Greenwood’s newest restaurant is a dream come true for owners

By Clint Smith  /  Photography Josh Marshall

Reverie is, of course, a dream — a daydream, to be more precise. Aptly named is the restaurant Revery, though the spelling is a variation; this upscale collaboration of Mark Henrichs and Danny Salgado is one of the latest editions to the ever-evolving community of old-town Greenwood.

But just weeks before the grand opening, the interior of the Van Valer Building — the venerated, 150-year-old community landmark that Henrichs and Salgado had acquired for their project — resembled more of a “daydread” than a fanciful daydream: thick coatings of antique dust and debris … scuffed, wood-planked flooring containing splintered holes giving shadowed glimpses of the cellar … frayed wiring clinging to the bare walls like electric ivy. Zero equipment. No precise opening date.

Yet the duo of Henrichs and Salgado could see it. Like an imagined double exposure — concrete reality overlaid by creative vision. A dream. “It’s a raw building,” said Henrichs on the initial tour. “And it’s definitely bare-bones.” And the bare-bones concept has served the pair well, because Revery also represents a blank slate for this pair of restaurant vets. Henrichs shrugged his shoulders, examining the exposed branches of ductwork up toward the ceiling. “I don’t know,” he said, “I’ve always been a dreamer.”

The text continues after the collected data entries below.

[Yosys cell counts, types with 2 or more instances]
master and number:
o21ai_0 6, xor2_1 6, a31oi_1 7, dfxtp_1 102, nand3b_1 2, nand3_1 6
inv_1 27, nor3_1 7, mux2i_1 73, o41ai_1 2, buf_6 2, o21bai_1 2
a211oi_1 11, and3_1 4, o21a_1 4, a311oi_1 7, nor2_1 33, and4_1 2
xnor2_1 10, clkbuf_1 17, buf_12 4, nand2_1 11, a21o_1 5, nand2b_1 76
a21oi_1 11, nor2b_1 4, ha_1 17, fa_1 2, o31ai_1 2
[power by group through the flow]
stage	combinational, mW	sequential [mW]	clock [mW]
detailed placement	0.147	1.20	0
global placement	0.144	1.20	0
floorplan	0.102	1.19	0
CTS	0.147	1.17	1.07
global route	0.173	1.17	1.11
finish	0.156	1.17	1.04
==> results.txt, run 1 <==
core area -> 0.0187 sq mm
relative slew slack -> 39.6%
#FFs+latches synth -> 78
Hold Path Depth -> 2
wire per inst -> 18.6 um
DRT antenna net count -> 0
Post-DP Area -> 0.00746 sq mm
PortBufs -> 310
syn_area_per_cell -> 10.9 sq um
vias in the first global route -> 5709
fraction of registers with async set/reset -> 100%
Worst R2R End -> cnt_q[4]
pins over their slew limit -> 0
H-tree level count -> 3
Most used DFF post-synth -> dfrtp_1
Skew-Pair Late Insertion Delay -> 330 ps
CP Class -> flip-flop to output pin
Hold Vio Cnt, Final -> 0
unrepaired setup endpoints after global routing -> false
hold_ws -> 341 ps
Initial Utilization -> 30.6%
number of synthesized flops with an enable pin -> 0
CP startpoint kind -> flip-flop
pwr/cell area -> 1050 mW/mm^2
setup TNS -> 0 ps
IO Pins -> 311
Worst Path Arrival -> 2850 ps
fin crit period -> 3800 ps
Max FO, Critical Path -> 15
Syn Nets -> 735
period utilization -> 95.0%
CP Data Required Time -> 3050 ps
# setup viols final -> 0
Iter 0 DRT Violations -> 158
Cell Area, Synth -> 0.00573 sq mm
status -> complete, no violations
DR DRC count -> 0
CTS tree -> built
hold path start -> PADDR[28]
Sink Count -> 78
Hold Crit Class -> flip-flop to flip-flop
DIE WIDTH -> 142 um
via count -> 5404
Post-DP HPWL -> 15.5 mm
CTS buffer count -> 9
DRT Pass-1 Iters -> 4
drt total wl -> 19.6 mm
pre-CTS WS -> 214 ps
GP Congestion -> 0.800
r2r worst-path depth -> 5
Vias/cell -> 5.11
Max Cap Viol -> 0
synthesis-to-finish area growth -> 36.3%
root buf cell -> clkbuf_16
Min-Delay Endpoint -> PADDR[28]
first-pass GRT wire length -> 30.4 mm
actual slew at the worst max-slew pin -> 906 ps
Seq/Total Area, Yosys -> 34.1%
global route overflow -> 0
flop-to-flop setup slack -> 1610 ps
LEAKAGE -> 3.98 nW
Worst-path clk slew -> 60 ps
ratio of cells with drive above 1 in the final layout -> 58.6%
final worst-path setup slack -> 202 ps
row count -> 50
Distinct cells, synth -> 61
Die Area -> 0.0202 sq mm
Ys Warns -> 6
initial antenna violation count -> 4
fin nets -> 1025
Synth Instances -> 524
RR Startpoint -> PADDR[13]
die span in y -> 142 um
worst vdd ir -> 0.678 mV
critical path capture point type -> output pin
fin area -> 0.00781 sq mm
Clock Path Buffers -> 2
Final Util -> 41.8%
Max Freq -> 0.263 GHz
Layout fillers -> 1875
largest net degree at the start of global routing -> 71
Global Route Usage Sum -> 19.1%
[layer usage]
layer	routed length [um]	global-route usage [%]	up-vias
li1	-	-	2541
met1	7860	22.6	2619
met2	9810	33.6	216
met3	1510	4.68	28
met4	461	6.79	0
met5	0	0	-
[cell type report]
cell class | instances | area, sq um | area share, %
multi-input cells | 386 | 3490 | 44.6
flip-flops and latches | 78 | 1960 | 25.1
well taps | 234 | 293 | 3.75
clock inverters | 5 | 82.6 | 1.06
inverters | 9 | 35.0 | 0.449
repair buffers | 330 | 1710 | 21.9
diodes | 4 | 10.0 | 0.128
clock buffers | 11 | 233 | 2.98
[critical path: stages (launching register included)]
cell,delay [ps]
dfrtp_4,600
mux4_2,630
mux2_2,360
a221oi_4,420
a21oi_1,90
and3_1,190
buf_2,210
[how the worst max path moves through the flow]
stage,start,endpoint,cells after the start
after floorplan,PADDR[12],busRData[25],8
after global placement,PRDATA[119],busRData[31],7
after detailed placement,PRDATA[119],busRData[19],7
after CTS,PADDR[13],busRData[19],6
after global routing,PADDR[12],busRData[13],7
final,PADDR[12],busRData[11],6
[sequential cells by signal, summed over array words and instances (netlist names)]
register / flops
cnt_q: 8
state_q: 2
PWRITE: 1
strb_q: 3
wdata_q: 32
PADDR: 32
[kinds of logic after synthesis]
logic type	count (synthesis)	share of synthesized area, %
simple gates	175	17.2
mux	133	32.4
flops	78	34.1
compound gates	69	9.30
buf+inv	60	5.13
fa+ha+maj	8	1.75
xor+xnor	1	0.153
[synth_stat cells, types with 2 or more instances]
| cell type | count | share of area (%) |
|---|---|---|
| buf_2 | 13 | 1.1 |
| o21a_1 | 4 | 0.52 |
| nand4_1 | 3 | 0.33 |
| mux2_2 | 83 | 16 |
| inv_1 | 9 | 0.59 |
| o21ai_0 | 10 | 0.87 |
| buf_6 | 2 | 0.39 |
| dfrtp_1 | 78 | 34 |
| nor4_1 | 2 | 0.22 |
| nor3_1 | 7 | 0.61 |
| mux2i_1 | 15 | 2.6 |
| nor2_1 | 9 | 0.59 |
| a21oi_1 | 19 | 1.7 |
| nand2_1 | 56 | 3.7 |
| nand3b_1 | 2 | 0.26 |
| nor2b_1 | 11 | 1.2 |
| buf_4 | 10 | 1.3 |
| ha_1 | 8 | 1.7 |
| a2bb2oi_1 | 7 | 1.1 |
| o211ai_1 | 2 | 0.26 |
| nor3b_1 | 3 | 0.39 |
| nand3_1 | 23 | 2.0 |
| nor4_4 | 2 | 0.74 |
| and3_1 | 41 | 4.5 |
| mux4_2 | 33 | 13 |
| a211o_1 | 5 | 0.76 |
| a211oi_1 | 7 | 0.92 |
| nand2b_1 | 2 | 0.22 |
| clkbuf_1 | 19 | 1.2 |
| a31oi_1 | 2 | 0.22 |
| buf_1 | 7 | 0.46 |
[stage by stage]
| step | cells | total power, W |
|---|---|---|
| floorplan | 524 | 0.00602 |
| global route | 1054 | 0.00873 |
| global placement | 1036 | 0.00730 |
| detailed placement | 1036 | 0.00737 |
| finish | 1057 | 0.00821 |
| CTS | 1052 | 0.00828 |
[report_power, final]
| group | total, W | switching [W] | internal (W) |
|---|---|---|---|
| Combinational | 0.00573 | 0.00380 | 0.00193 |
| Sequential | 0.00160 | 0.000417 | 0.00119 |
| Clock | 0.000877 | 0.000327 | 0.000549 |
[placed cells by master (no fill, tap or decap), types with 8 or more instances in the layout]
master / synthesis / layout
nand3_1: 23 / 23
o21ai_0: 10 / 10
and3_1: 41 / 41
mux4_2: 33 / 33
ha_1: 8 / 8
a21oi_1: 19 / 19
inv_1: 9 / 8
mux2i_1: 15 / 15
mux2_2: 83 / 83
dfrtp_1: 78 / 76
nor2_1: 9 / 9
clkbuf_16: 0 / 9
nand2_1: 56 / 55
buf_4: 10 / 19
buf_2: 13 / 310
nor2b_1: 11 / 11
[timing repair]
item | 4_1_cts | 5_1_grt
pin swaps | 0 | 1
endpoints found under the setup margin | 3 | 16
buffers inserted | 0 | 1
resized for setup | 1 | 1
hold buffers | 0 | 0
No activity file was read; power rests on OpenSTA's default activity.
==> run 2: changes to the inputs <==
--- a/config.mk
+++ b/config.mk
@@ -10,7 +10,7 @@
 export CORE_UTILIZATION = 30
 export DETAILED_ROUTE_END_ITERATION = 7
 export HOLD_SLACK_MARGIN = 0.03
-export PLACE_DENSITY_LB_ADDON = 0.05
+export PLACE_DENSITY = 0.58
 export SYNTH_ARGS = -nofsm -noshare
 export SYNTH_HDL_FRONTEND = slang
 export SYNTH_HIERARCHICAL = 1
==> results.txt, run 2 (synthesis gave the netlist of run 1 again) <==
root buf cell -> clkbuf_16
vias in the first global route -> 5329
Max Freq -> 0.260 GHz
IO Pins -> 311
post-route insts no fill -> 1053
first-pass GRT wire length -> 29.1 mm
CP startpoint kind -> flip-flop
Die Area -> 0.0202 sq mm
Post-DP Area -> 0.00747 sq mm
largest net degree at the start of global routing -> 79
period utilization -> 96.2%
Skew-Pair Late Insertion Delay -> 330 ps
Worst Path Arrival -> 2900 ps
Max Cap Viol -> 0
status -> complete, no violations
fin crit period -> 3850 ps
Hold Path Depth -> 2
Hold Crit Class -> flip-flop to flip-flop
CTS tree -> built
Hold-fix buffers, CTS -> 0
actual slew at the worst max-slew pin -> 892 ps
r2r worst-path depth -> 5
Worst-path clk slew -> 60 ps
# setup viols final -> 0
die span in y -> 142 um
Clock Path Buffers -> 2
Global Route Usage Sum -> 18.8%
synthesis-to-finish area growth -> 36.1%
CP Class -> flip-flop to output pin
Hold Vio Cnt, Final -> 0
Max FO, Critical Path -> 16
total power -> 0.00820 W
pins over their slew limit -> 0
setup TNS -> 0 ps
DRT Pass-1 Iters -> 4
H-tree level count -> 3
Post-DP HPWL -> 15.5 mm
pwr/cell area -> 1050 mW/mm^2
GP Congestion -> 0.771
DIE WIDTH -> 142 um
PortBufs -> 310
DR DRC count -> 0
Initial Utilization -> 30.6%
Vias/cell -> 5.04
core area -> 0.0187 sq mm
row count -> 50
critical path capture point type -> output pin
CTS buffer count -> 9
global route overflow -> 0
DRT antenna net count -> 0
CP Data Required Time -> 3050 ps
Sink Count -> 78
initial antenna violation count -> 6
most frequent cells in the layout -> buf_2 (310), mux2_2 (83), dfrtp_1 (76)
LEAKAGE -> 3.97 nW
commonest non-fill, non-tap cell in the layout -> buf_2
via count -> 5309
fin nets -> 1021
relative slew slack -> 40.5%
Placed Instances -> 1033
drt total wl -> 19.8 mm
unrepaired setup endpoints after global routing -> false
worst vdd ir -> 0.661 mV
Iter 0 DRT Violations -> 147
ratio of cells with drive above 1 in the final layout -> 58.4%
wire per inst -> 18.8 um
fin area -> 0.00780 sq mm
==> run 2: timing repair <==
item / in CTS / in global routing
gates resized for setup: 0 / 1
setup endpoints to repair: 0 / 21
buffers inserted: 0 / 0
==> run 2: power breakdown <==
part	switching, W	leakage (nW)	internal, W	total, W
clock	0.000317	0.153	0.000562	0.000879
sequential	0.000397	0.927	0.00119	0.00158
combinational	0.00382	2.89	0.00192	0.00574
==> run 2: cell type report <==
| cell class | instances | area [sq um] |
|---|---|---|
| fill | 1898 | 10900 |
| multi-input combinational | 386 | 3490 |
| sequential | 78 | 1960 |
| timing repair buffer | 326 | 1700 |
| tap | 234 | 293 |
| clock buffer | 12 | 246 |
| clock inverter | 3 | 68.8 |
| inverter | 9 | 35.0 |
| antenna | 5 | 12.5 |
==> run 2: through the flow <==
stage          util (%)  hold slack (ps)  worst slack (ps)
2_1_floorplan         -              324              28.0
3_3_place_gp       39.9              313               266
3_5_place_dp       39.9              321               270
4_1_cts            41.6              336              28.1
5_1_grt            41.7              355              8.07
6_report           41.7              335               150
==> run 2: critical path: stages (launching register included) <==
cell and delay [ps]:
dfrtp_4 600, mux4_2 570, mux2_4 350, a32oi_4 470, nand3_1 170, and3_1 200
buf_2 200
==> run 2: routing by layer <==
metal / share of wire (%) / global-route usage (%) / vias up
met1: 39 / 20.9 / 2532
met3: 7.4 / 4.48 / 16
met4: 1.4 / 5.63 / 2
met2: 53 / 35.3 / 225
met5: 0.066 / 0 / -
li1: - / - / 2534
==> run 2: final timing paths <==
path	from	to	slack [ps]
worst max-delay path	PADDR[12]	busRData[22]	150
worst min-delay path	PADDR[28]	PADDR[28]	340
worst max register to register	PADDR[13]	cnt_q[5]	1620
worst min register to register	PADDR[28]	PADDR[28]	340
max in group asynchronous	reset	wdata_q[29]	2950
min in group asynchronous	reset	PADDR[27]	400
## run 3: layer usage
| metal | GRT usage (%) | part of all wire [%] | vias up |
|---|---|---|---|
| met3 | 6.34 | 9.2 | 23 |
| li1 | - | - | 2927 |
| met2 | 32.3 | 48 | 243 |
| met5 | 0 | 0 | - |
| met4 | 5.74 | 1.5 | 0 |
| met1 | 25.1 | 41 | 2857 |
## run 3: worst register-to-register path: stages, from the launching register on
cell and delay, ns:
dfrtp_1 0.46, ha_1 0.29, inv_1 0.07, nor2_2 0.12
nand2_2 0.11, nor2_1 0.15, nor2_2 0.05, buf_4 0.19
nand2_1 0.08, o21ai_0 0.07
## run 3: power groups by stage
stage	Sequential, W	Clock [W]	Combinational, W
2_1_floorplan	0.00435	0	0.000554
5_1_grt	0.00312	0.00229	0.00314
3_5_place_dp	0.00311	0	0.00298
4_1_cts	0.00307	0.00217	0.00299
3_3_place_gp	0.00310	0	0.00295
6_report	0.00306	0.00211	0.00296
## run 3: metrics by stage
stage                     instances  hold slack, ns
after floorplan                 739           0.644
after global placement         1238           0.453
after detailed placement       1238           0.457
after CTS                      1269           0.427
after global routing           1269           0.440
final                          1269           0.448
**config.mk**
```make
export PLATFORM = sky130hd
export DESIGN_NAME = alu_station
export DESIGN_NICKNAME = d
export VERILOG_FILES = /design/src/rtl/alu_station.sv
export SDC_FILE = /design/constraint.sdc
export NUM_CORES = 2
export LEC_CHECK = 0
export ABC_AREA = 1
export BUFFER_PORTS_ARGS = -buffer_cell sky130_fd_sc_hd__buf_4
export CORE_MARGIN = 2
export CORE_UTILIZATION = 40
export DETAILED_ROUTE_END_ITERATION = 16
export SYNTH_ARGS = -nofsm -noshare
export SYNTH_HDL_FRONTEND = slang
export SYNTH_SLANG_ARGS = --single-unit
```
**constraint.sdc**
```tcl
create_clock -name clk -period 4.82 [get_ports clk]
set_input_delay 0.723 -clock clk [delete_from_list [all_inputs] [get_ports clk]]
set_output_delay 0.723 -clock clk [all_outputs]
set_load 0.03 [all_outputs]
```
--- src/rtl/inst_fetch_pkg.sv ---
// rtl/inst_fetch_pkg.sv - shared widths, FSM state encoding and queue entry type for the fetch stage
package inst_fetch_pkg;

  localparam int INST_W = 32;
  localparam int ADDR_W = 32;

  typedef enum logic [1:0] {
    IF_IDLE = 2'd0,
    IF_WAIT = 2'd1,
    IF_DROP = 2'd2
  } if_state_e;

  typedef struct packed {
    logic [ADDR_W-1:0] pc;
    logic [INST_W-1:0] inst;
  } if_entry_t;

endpackage
<file path="src/rtl/sdram_req_queue.sv">
// Host request FIFO feeding sdram_controller one command at a time, holding each until granted.
// Read data comes back to the host as a one-cycle strobe; a read that never returns data yields an error strobe.
module sdram_req_queue #(
  parameter int ADDR_W     = 24,
  parameter int DATA_W     = 8,
  parameter int DEPTH      = 4,
  parameter int RD_TIMEOUT = 16
) (
  input  logic                   clk,
  input  logic                   reset_,
  input  logic                   host_valid,
  output logic                   host_ready,
  input  logic                   host_we,
  input  logic [ADDR_W-1:0]      host_addr,
  input  logic [DATA_W-1:0]      host_wdata,
  output logic                   resp_valid,
  output logic [DATA_W-1:0]      resp_data,
  output logic                   resp_err,
  output logic [$clog2(DEPTH):0] level,
  output logic                   busy,
  output logic                   rd_req,
  output logic                   wr_req,
  output logic [ADDR_W-1:0]      in_addr,
  output logic [DATA_W-1:0]      wr_data,
  output logic [1:0]             bank_addr,
  input  logic                   rd_gnt,
  input  logic                   wr_gnt,
  input  logic                   rd_data_valid,
  input  logic [DATA_W-1:0]      rd_data
);
  localparam int PW = $clog2(DEPTH);
  localparam int TW = $clog2(RD_TIMEOUT + 1);
  localparam int EW = 1 + ADDR_W + DATA_W;
  localparam logic [PW:0]   FULL_LVL = (PW+1)'(DEPTH);
  localparam logic [TW-1:0] T_LAST   = TW'(RD_TIMEOUT - 1);

  typedef enum logic [1:0] {Q_IDLE, Q_ISSUE, Q_WAIT_DATA} state_t;

  state_t              state_q, state_d;
  logic [EW-1:0]       mem [DEPTH];
  logic [PW-1:0]       wr_ptr, rd_ptr;
  logic                ready_en;
  logic                push, pop;
  logic [EW-1:0]       head;
  logic [TW-1:0]       timer_q, timer_d;
  logic                rd_req_d, wr_req_d, resp_valid_d, resp_err_d;
  logic [ADDR_W-1:0]   in_addr_d;
  logic [DATA_W-1:0]   wr_data_d, resp_data_d;

  // ready_en keeps host_ready low until the first clock after reset release
  assign host_ready = ready_en && (level < FULL_LVL);
  assign push       = host_valid && host_ready;
  assign head       = mem[rd_ptr];
  assign bank_addr  = in_addr[ADDR_W-1 -: 2];
  assign busy       = (level != '0) || (state_q != Q_IDLE);

  always_ff @(posedge clk) begin
    if (push) mem[wr_ptr] <= {host_we, host_addr, host_wdata};
  end

  always_ff @(posedge clk or negedge reset_) begin
    if (!reset_) begin
      wr_ptr   <= '0;
      rd_ptr   <= '0;
      level    <= '0;
      ready_en <= 1'b0;
    end else begin
      ready_en <= 1'b1;
      if (push) wr_ptr <= wr_ptr + 1'b1;
      if (pop)  rd_ptr <= rd_ptr + 1'b1;
      case ({push, pop})
        2'b10:   level <= level + 1'b1;
        2'b01:   level <= level - 1'b1;
        default: level <= level;
      endcase
    end
  end

  // The head entry stays in the FIFO until its grant, so level counts the in-flight command
  always_comb begin
    state_d      = state_q;
    timer_d      = timer_q;
    rd_req_d     = rd_req;
    wr_req_d     = wr_req;
    in_addr_d    = in_addr;
    wr_data_d    = wr_data;
    resp_valid_d = 1'b0;
    resp_err_d   = 1'b0;
    resp_data_d  = '0;
    pop          = 1'b0;
    case (state_q)
      Q_IDLE: begin
        if (level != '0) begin
          in_addr_d = head[ADDR_W+DATA_W-1:DATA_W];
          wr_data_d = head[DATA_W-1:0];
          wr_req_d  = head[EW-1];
          rd_req_d  = !head[EW-1];
          state_d   = Q_ISSUE;
        end
      end
      Q_ISSUE: begin
        if (wr_req && wr_gnt) begin
          wr_req_d = 1'b0;
          pop      = 1'b1;
          state_d  = Q_IDLE;
        end else if (rd_req && rd_gnt) begin
          rd_req_d = 1'b0;
          pop      = 1'b1;
          timer_d  = '0;
          state_d  = Q_WAIT_DATA;
        end
      end
      Q_WAIT_DATA: begin
        if (rd_data_valid) begin
          resp_valid_d = 1'b1;
          resp_data_d  = rd_data;
          state_d      = Q_IDLE;
        end else if (timer_q == T_LAST) begin
          resp_valid_d = 1'b1;
          resp_err_d   = 1'b1;
          state_d      = Q_IDLE;
        end else begin
          timer_d = timer_q + 1'b1;
        end
      end
      default: state_d = Q_IDLE;
    endcase
  end

  always_ff @(posedge clk or negedge reset_) begin
    if (!reset_) begin
      state_q    <= Q_IDLE;
      timer_q    <= '0;
      rd_req     <= 1'b0;
      wr_req     <= 1'b0;
      in_addr    <= '0;
      wr_data    <= '0;
      resp_valid <= 1'b0;
      resp_err   <= 1'b0;
      resp_data  <= '0;
    end else begin
      state_q    <= state_d;
      timer_q    <= timer_d;
      rd_req     <= rd_req_d;
      wr_req     <= wr_req_d;
      in_addr    <= in_addr_d;
      wr_data    <= wr_data_d;
      resp_valid <= resp_valid_d;
      resp_err   <= resp_err_d;
      resp_data  <= resp_data_d;
    end
  end
endmodule

</file>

Owner Henrichs hails from the Bloomington-Normal region of Illinois and is a graduate of the Cooking and Hospitality Institute of Chicago, Le Cordon Bleu, while Salgado, the restaurant’s executive chef, is a Windy City native and graduate of the estimable Culinary Institute of America in Hyde Park, New York. Their paths led them to Indy, where they both held head-chef gigs at several high-end restaurants. But it was at the downtown eatery Mesh where the two, well, meshed.

Business As Usual

Revery opened, as planned, in October. The restaurant’s interior blends hints of the Van Valer legacy — wide portions of aged, brick walls — while embracing contemporary touches with sleek lighting and tinges of sedated slates and grays. The tables are topped with white paper runners, and though it evokes refinement, it is actually butcher paper. And look closer: The centerpiece is a small glass jar containing crayons. The suggestion is simple: doodle, draw, have fun — a reminder of the whimsical, daydreamer-drive behind the restaurant’s philosophy. Instead of bread baskets, expect a small iron skillet filled with savory, dry-ice popcorn (the carbon creating a cool crunch). And at the end of the meal, aromatic cotton candy has replaced run-of-the-mill mints.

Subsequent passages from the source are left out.